Solving differential equations by Laplace Transform

Question

. In solving the initial value problem:

dx/dt + x = f(t), x(0) = 5 where f(t) (0, 0 ≤ t < π, 3cost, t ≥ π,) find the Laplace transform Xˆ(s) and hence x(t)

Answer 1

HINT, to solve:

$$x'(t)+x(t)=f(t)$$

Use Laplace transform:

$$\text{s}\text{X}(\text{s})-x(0)+\text{X}(\text{s})=\text{F}(\text{s})$$

Now, we know that $x(0)=5$:

$$\text{s}\text{X}(\text{s})-5+\text{X}(\text{s})=\text{F}(\text{s})$$

Solving for $\text{X}(\text{s})$:

$$\text{X}(\text{s})=\frac{\text{F}(\text{s})+5}{1+\text{s}}$$

With invere Laplace transform:

$$x(t)=\mathcal{L}_\text{s}^{-1}\left[\frac{\text{F}(\text{s})}{1+\text{s}}\right]_{(\text{s})}+5e^{-t}$$

Answer 2

Start off by expressing $f(t)$ in terms of the unit step function $u_c(t)$. You have the following:

$$f(t) = 0 , 0≤t<π$$ $$f(t) = 3cos(t) , t≥π$$

This is what the function looks like (http://m.wolframalpha.com/input/?i=θ%28t-π%29%283cost%29&x=0&y=0).

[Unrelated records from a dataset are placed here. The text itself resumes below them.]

File: config.mk
export PLATFORM = sky130hd
export DESIGN_NAME = prbs_meas_ctrl
export DESIGN_NICKNAME = d
export VERILOG_FILES = /design/src/hdl/prbs_meas_pkg.sv /design/src/hdl/prbs_meas_ctrl.sv /design/src/hdl/lane_err_bank.sv
export SDC_FILE = /design/constraint.sdc
export NUM_CORES = 2
export LEC_CHECK = 0
export BUFFER_PORTS_ARGS = -buffer_cell sky130_fd_sc_hd__buf_4
export CAP_MARGIN = 20
export CORE_MARGIN = 2
export CORE_UTILIZATION = 63
export CTS_CLUSTER_DIAMETER = 200
export DETAILED_ROUTE_END_ITERATION = 10
export PLACE_DENSITY_LB_ADDON = 0.15
export SLEW_MARGIN = 20
export SYNTH_ARGS = -nofsm -noshare
export SYNTH_HDL_FRONTEND = slang
export SYNTH_HIERARCHICAL = 1
export SYNTH_SLANG_ARGS = --single-unit
File: constraint.sdc
create_clock -name clk_in -period 5.6 [get_ports clk_in]
set_clock_uncertainty 0.15 [all_clocks]
set_input_delay 0.84 -clock clk_in [delete_from_list [all_inputs] [get_ports clk_in]]
set_output_delay 0.84 -clock clk_in [all_outputs]
set_load 0.03 [all_outputs]
File: src/hdl/prbs_meas_pkg.sv
package prbs_meas_pkg;
    // Register byte offsets on the AXI4-Lite bus
    localparam logic [7:0] CTRL_OFS = 8'h00;
    localparam logic [7:0] HOST_EN_OFS = 8'h04;
    localparam logic [7:0] MEDIA_EN_OFS = 8'h08;
    localparam logic [7:0] CFG_OFS = 8'h0c;
    localparam logic [7:0] CUSTOM_OFS = 8'h10;
    localparam logic [7:0] FLAGS_OFS = 8'h14;
    localparam logic [7:0] RES_SEL_OFS = 8'h18;
    localparam logic [7:0] RESULT_OFS = 8'h1c;
    localparam logic [7:0] STATUS_OFS = 8'h20;
    // Control byte fields
    localparam int UPD_SEL_BIT = 0;
    localparam int MTIME_LSB = 1;
    localparam int FREEZE_BIT = 5;
    localparam int GLOBAL_BIT = 7;
    // Config fields
    localparam int PERIODIC_CAP_BIT = 0;
    localparam int PER_LANE_CAP_BIT = 1;
    // Result selector fields
    localparam int SEL_SIDE_BIT = 3;
    localparam int SEL_PREV_BIT = 4;
    // Reset values
    localparam logic [7:0] CTRL_RST = 8'h00;
    localparam logic [7:0] CUSTOM_RST = 8'h01;
    localparam logic [7:0] CFG_RST = 8'h01;
    // Geometry
    localparam int LANES = 8;
    localparam int CNT_W = 16;
    // Time base
    localparam longint SEC_NS = 1000000000;
    localparam longint CLK_PERIOD_NS = 4;
    localparam int ONE_SEC_CYCLES = int'(SEC_NS / CLK_PERIOD_NS);
    // Gate lengths and update intervals in seconds
    localparam logic [7:0] GATE_5S = 8'h05;
    localparam logic [7:0] GATE_10S = 8'h0a;
    localparam logic [7:0] GATE_30S = 8'h1e;
    localparam logic [7:0] GATE_60S = 8'h3c;
    localparam logic [7:0] GATE_120S = 8'h78;
    localparam logic [2:0] UPD_1S = 3'h1;
    localparam logic [2:0] UPD_5S = 3'h5;
    // AXI responses
    localparam logic [1:0] RESP_OKAY = 2'h0;
    localparam logic [1:0] RESP_SLVERR = 2'h2;
endpackage

File: src/hdl/prbs_meas_ctrl.sv
// How it works
// RQ1: Measurement time field zero means ungated, counters run until stopped.
// RQ2: Ungated periodic results accumulate and refresh silently; host polls them.
// RQ3: Newly enabled lanes on either side get cleared, then count.
// RQ4: Disabling lanes stops counting and copies results to current and previous.
// RQ5: Without periodic capability, ungated current results refresh only on stop.
// RQ6: With periodic capability, current results refresh at the chosen interval.
// RQ7: Update select 0 means one second, 1 means five seconds.
// RQ8: Freeze release with global bit clear restarts only enabled lanes.
// RQ9: Freeze release with global bit set restarts all lanes on both sides.
// RQ10: Before a reset, results are copied to current and previous copies.
// RQ11: After reset current restarts, previous keeps the pre-reset counts.
// RQ12: Setting the freeze bit holds enabled counters readable in results.
// RQ13: Clearing the freeze bit resets enabled lanes on host and media.
// RQ14: Host may restart each side by toggling that side's enables.
// RQ15: One gate timer per side shared by all lanes.
// RQ16: In gated mode the global bit is ignored.
// RQ17: Gated enable resets that side's timer and lanes, then counting starts.
// RQ18: Gate expiry stops counting and publishes the period's results.
// RQ19: Each gate expiry raises that side's gate-complete flag.
// RQ20: Unread results are overwritten by the newest gating period.
// RQ21: Gated without periodic capability, results appear only at gate end.
// RQ22: Gated with periodic capability, current results refresh while gating.
// RQ23: Host restarts gating by toggling the enable registers.
// RQ24: Field codes 1..5 give 5,10,30,60,120 s; 7 custom; 0 ungated.
// RQ25: Second ticks come from the core clock and only advance while running.
//
// Register access over AXI4-Lite and the address map were chosen for this implementation.
module prbs_meas_ctrl #(
    parameter int SEC_CYCLES = prbs_meas_pkg::ONE_SEC_CYCLES
) (
    input wire logic clk_in,
    input wire logic rst_in,
    input wire logic [7:0] awaddr_in,
    input wire logic awvalid_in,
    output logic awready_out,
    input wire logic [31:0] wdata_in,
    input wire logic [3:0] wstrb_in,
    input wire logic wvalid_in,
    output logic wready_out,
    output logic [1:0] bresp_out,
    output logic bvalid_out,
    input wire logic bready_in,
    input wire logic [7:0] araddr_in,
    input wire logic arvalid_in,
    output logic arready_out,
    output logic [31:0] rdata_out,
    output logic [1:0] rresp_out,
    output logic rvalid_out,
    input wire logic rready_in,
    input wire logic [prbs_meas_pkg::LANES-1:0] host_err_in,
    input wire logic [prbs_meas_pkg::LANES-1:0] media_err_in
);
    import prbs_meas_pkg::*;

    typedef logic [CNT_W-1:0] cnt_t;
    localparam logic [27:0] SEC_LAST = 28'(SEC_CYCLES - 1);

    // Gate length in seconds; the reserved code falls back to the custom length
    function automatic logic [7:0] gate_len(input logic [2:0] mt, input logic [7:0] custom);
        unique case (mt)
            3'h1: gate_len = GATE_5S;
            3'h2: gate_len = GATE_10S;
            3'h3: gate_len = GATE_30S;
            3'h4: gate_len = GATE_60S;
            3'h5: gate_len = GATE_120S;
            default: gate_len = (custom == 8'h00) ? 8'h01 : custom;
        endcase
    endfunction

    function automatic logic is_reg(input logic [7:0] a);
        is_reg = (a <= STATUS_OFS) && (a[1:0] == 2'h0);
    endfunction

    // Bus-side state
    logic aw_got;
    logic w_got;
    logic [7:0] wr_addr;
    logic [31:0] wr_data;
    logic [3:0] wr_strb;
    // Registers
    logic [7:0] ctrl;
    logic [LANES-1:0] en [2];
    logic [LANES-1:0] en_q [2];
    logic [7:0] cfg;
    logic [7:0] custom_secs;
    logic [1:0] gate_flag;
    logic [4:0] res_sel;
    // Per-side timing state
    logic [27:0] presc [2];
    logic [7:0] secs [2];
    logic [2:0] upd_secs [2];
    logic expired [2];
    // Result copies
    cnt_t cur [2][LANES];
    cnt_t prev [2][LANES];
    logic [LANES-1:0][CNT_W-1:0] live [2];
    // Decoded events
    logic do_write;
    logic ctrl_wr;
    logic hold_pulse;
    logic release_pulse;
    logic gated;
    logic periodic_cap;
    logic [7:0] gate_secs;
    logic [2:0] upd_len;
    logic [LANES-1:0] rise [2];
    logic [LANES-1:0] fall [2];
    logic [LANES-1:0] clear_mask [2];
    logic [LANES-1:0] count_mask [2];
    logic running [2];
    logic sec_tick [2];
    logic expire [2];
    logic upd [2];
    logic [31:0] rd_value;
    logic rd_ok;

    assign do_write = aw_got && w_got;
    assign ctrl_wr = do_write && wr_addr == CTRL_OFS && wr_strb[0];
    assign gated = ctrl[MTIME_LSB+2:MTIME_LSB] != 3'h0; // RQ1
    assign periodic_cap = cfg[PERIODIC_CAP_BIT];
    assign gate_secs = gate_len(ctrl[MTIME_LSB+2:MTIME_LSB], custom_secs); // RQ24
    assign upd_len = ctrl[UPD_SEL_BIT] ? UPD_5S : UPD_1S; // RQ7

    // Freeze bit edges as written by software
    assign hold_pulse = ctrl_wr && wr_data[FREEZE_BIT] && !ctrl[FREEZE_BIT]; // RQ12
    assign release_pulse = ctrl_wr && !wr_data[FREEZE_BIT] && ctrl[FREEZE_BIT]; // RQ13

    // Per-side event decode; each side has one gate timer shared by all its lanes
    always_comb begin
        for (int s = 0; s < 2; s++) begin
            rise[s] = en[s] & ~en_q[s]; // RQ14 RQ23
            fall[s] = en_q[s] & ~en[s];
            running[s] = (|en[s]) && !expired[s] && !ctrl[FREEZE_BIT]; // RQ15
            sec_tick[s] = running[s] && presc[s] == SEC_LAST; // RQ25
            expire[s] = gated && sec_tick[s] && (secs[s] + 8'h01) >= gate_secs; // RQ18
            upd[s] = periodic_cap && sec_tick[s] && !expire[s]
                && (upd_secs[s] + 3'h1) >= upd_len; // RQ6 RQ22
            count_mask[s] = running[s] ? en[s] : '0; // RQ4
            clear_mask[s] = rise[s]; // RQ3 RQ17
            if (release_pulse) begin
                // Global bit only widens the reset when ungated
                if (!gated && ctrl[GLOBAL_BIT]) begin
                    clear_mask[s] = '1; // RQ9
                end else begin
                    clear_mask[s] = rise[s] | en[s]; // RQ8 RQ16
                end
            end
        end
    end

    lane_err_bank host_bank (
        .clk_in(clk_in),
        .rst_in(rst_in),
        .clear_in(clear_mask[0]),
        .count_in(count_mask[0]),
        .err_in(host_err_in),
        .live_out(live[0])
    );

    lane_err_bank media_bank (
        .clk_in(clk_in),
        .rst_in(rst_in),
        .clear_in(clear_mask[1]),
        .count_in(count_mask[1]),
        .err_in(media_err_in),
        .live_out(live[1])
    );

    // Gate timer and update interval per side; stand still unless running
    always_ff @(posedge clk_in) begin
        for (int s = 0; s < 2; s++) begin
            if (rst_in || (|rise[s]) || release_pulse) begin
                presc[s] <= '0; // RQ17
                secs[s] <= '0;
                upd_secs[s] <= '0;
                expired[s] <= 1'b0;
            end else if (running[s]) begin
                presc[s] <= sec_tick[s] ? 28'h0 : presc[s] + 28'h1;
                if (sec_tick[s]) begin
                    secs[s] <= secs[s] + 8'h01;
                    upd_secs[s] <= upd[s] ? 3'h0 : upd_secs[s] + 3'h1;
                end
                if (expire[s]) begin
                    expired[s] <= 1'b1; // RQ18
                end
            end
        end
    end

    // Result copies; prev only moves on a stop, a freeze or a gate end
    always_ff @(posedge clk_in) begin
        for (int s = 0; s < 2; s++) begin
            for (int l = 0; l < LANES; l++) begin
                if (rst_in) begin
                    cur[s][l] <= '0;
                    prev[s][l] <= '0;
                end else begin
                    if (clear_mask[s][l] && periodic_cap) begin
                        cur[s][l] <= '0; // RQ11
                    end else if (fall[s][l] || expire[s] || upd[s]
                        || (hold_pulse && en[s][l])) begin
                        cur[s][l] <= live[s][l]; // RQ2 RQ5 RQ10 RQ21
                    end
                    if (fall[s][l] || expire[s] || (hold_pulse && en[s][l])) begin
                        prev[s][l] <= live[s][l]; // RQ10 RQ20
                    end
                end
            end
        end
    end

    // Enable history for edge detection
    always_ff @(posedge clk_in) begin
        for (int s = 0; s < 2; s++) begin
            en_q[s] <= rst_in ? '0 : en[s];
        end
    end

    // Software-written registers
    always_ff @(posedge clk_in) begin
        if (rst_in) begin
            ctrl <= CTRL_RST;
            en[0] <= '0;
            en[1] <= '0;
            cfg <= CFG_RST;
            custom_secs <= CUSTOM_RST;
            res_sel <= '0;
        end else if (do_write && wr_strb[0]) begin
            unique case (wr_addr)
                CTRL_OFS: ctrl <= wr_data[7:0];
                HOST_EN_OFS: en[0] <= wr_data[7:0];
                MEDIA_EN_OFS: en[1] <= wr_data[7:0];
                CFG_OFS: cfg <= {7'h00, wr_data[PERIODIC_CAP_BIT]};
                CUSTOM_OFS: custom_secs <= wr_data[7:0];
                RES_SEL_OFS: res_sel <= wr_data[4:0];
                default: ;
            endcase
        end
    end

    // Gate-complete flags clear on read; a same-cycle expiry wins
    always_ff @(posedge clk_in) begin
        if (rst_in) begin
            gate_flag <= 2'h0;
        end else begin
            for (int s = 0; s < 2; s++) begin
                if (expire[s]) begin
                    gate_flag[s] <= 1'b1; // RQ19
                end else if (arvalid_in && arready_out && araddr_in == FLAGS_OFS) begin
                    gate_flag[s] <= 1'b0;
                end
            end
        end
    end

    // Read mux
    always_comb begin
        rd_value = 32'h0;
        rd_ok = is_reg(araddr_in);
        unique case (araddr_in)
            CTRL_OFS: rd_value = {24'h0, ctrl};
            HOST_EN_OFS: rd_value = {24'h0, en[0]};
            MEDIA_EN_OFS: rd_value = {24'h0, en[1]};
            CFG_OFS: rd_value = {24'h0, cfg & ~(8'h01 << PER_LANE_CAP_BIT)};
            CUSTOM_OFS: rd_value = {24'h0, custom_secs};
            FLAGS_OFS: rd_value = {30'h0, gate_flag};
            RES_SEL_OFS: rd_value = {27'h0, res_sel};
            RESULT_OFS: rd_value = {16'h0, res_sel[SEL_PREV_BIT]
                ? prev[res_sel[SEL_SIDE_BIT]][res_sel[2:0]]
                : cur[res_sel[SEL_SIDE_BIT]][res_sel[2:0]]};
            STATUS_OFS: rd_value = {8'h00, secs[1], secs[0], 4'h0, expired[1], expired[0],
                running[1], running[0]};
            default: rd_value = 32'h0;
        endcase
    end

    // Write channels: address and data taken in either order
    always_ff @(posedge clk_in) begin
        if (rst_in) begin
            aw_got <= 1'b0;
            awready_out <= 1'b0;
            wr_addr <= 8'h00;
        end else if (awvalid_in && awready_out) begin
            aw_got <= 1'b1;
            awready_out <= 1'b0;
            wr_addr <= awaddr_in;
        end else if (do_write) begin
            aw_got <= 1'b0;
        end else if (!aw_got && !bvalid_out) begin
            awready_out <= 1'b1;
        end
    end

    always_ff @(posedge clk_in) begin
        if (rst_in) begin
            w_got <= 1'b0;
            wready_out <= 1'b0;
            wr_data <= 32'h0;
            wr_strb <= 4'h0;
        end else if (wvalid_in && wready_out) begin
            w_got <= 1'b1;
            wready_out <= 1'b0;
            wr_data <= wdata_in;
            wr_strb <= wstrb_in;
        end else if (do_write) begin
            w_got <= 1'b0;
        end else if (!w_got && !bvalid_out) begin
            wready_out <= 1'b1;
        end
    end

    // Write response one cycle after both halves are held
    always_ff @(posedge clk_in) begin
        if (rst_in) begin
            bvalid_out <= 1'b0;
            bresp_out <= RESP_OKAY;
        end else if (do_write) begin
            bvalid_out <= 1'b1;
            bresp_out <= is_reg(wr_addr) ? RESP_OKAY : RESP_SLVERR;
        end else if (bready_in) begin
            bvalid_out <= 1'b0;
        end
    end

    // Read channel; data captured at the address handshake
    always_ff @(posedge clk_in) begin
        if (rst_in) begin
            arready_out <= 1'b0;
            rvalid_out <= 1'b0;
            rdata_out <= 32'h0;
            rresp_out <= RESP_OKAY;
        end else if (arvalid_in && arready_out) begin
            arready_out <= 1'b0;
            rvalid_out <= 1'b1;
            rdata_out <= rd_value;
            rresp_out <= rd_ok ? RESP_OKAY : RESP_SLVERR;
        end else if (rvalid_out && rready_in) begin
            rvalid_out <= 1'b0;
        end else if (!rvalid_out) begin
            arready_out <= 1'b1;
        end
    end

    // Checks
    a_ungated_no_expiry: assert property (@(posedge clk_in) disable iff (rst_in) // RQ1
        !gated |=> !$rose(expired[0]) && !$rose(expired[1]))
        else $error("gate expired while ungated");
    a_new_lane_clear: assert property (@(posedge clk_in) disable iff (rst_in) // RQ3
        rise[0][0] |=> live[0][0] == '0)
        else $error("newly enabled lane not cleared");
    a_stop_copies_cur: assert property (@(posedge clk_in) disable iff (rst_in) // RQ4
        fall[0][0] && !(clear_mask[0][0] && periodic_cap)
        |=> cur[0][0] == $past(live[0][0]) && prev[0][0] == $past(live[0][0]))
        else $error("stopped lane results not published");
    a_update_needs_cap: assert property (@(posedge clk_in) disable iff (rst_in) // RQ5
        !periodic_cap |-> !upd[0] && !upd[1])
        else $error("periodic refresh without capability");
    a_global_all_lanes: assert property (@(posedge clk_in) disable iff (rst_in) // RQ9
        release_pulse && !gated && ctrl[GLOBAL_BIT] |=> live[0] == '0 && live[1] == '0)
        else $error("global reset missed a lane");
    a_gated_ignores_global: assert property (@(posedge clk_in) disable iff (rst_in) // RQ16
        release_pulse && gated |-> (clear_mask[0] & ~(rise[0] | en[0])) == '0
        && (clear_mask[1] & ~(rise[1] | en[1])) == '0)
        else $error("global bit acted while gated");
    a_frozen_no_count: assert property (@(posedge clk_in) disable iff (rst_in) // RQ12
        ctrl[FREEZE_BIT] |-> count_mask[0] == '0 && count_mask[1] == '0)
        else $error("counting while frozen");
    a_enable_timer_zero: assert property (@(posedge clk_in) disable iff (rst_in) // RQ17
        |rise[1] |=> secs[1] == 8'h00 && presc[1] == 28'h0 && !expired[1])
        else $error("enable did not restart gate timer");
    a_expiry_stops_all: assert property (@(posedge clk_in) disable iff (rst_in) // RQ18
        expire[0] |=> count_mask[0] == '0 && prev[0][0] == $past(live[0][0]))
        else $error("gate expiry did not stop and publish");
    a_flag_on_expiry: assert property (@(posedge clk_in) disable iff (rst_in) // RQ19
        expire[0] |=> gate_flag[0])
        else $error("gate-complete flag not raised");
    a_tick_period: assert property (@(posedge clk_in) disable iff (rst_in) // RQ25
        sec_tick[0] |-> presc[0] == SEC_LAST && running[0])
        else $error("second tick outside running time");
endmodule // prbs_meas_ctrl

File: src/hdl/lane_err_bank.sv
// Eight saturating per-lane error counters with clear and count masks
module lane_err_bank (
    input wire logic clk_in,
    input wire logic rst_in,
    input wire logic [prbs_meas_pkg::LANES-1:0] clear_in,
    input wire logic [prbs_meas_pkg::LANES-1:0] count_in,
    input wire logic [prbs_meas_pkg::LANES-1:0] err_in,
    output logic [prbs_meas_pkg::LANES-1:0][prbs_meas_pkg::CNT_W-1:0] live_out
);
    import prbs_meas_pkg::*;

    // Clear beats counting so a restart never carries an old error forward
    always_ff @(posedge clk_in) begin
        for (int l = 0; l < LANES; l++) begin
            if (rst_in || clear_in[l]) begin
                live_out[l] <= '0;
            end else if (count_in[l] && err_in[l] && live_out[l] != '1) begin
                live_out[l] <= live_out[l] + 1'b1; // Saturates, never wraps
            end
        end
    end
endmodule // lane_err_bank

I pretty much already gave you the answer in wolfram, you express $f(t)$ in terms of the unit step function as follows:

$$f(t) = 3u_π(t)cos(t)$$

$u_π(t)$ is equal to zero as long as $0≤t<π$, and it is equal to one as long as $t≥π$. This satisfies the conditions for $f(t)$ if you wanna check.

Now the equation becomes:

$$x'(t)+x(t)=3u_π(t)cos(t)$$

Take the Laplace Transform on both sides:

$$\mathcal{L}(x'(t))+\mathcal{L}(x(t))=\mathcal{L}(3u_π(t)cos(t))$$

Notice that $cos(t) = -cos(t-π)$ and thus:

$$sF(s) - x(0) + F(s) = -3\mathcal{L}(u_π(t)cos(t-π))$$ $$sF(s) + F(s) - 5 = -3e^{-πs}\frac{s}{s^2+1}$$ $$F(s)(s+1) =\frac{-3e^{-πs}s}{s^2+1}+5$$ $$F(s)=\frac{-3e^{-πs}s}{(s+1)(s^2+1)}+\frac{5}{s+1}$$ $$F(s)=\frac{-3e^{-πs}s+5(s^2+1)}{(s+1)(s^2+1)}$$

Now you have to take the inverse Laplace Transform of $F(s)$ to get

$$\mathcal{L^{-1}}(F(s))=x(t)$$

I'll leave this one for you to do!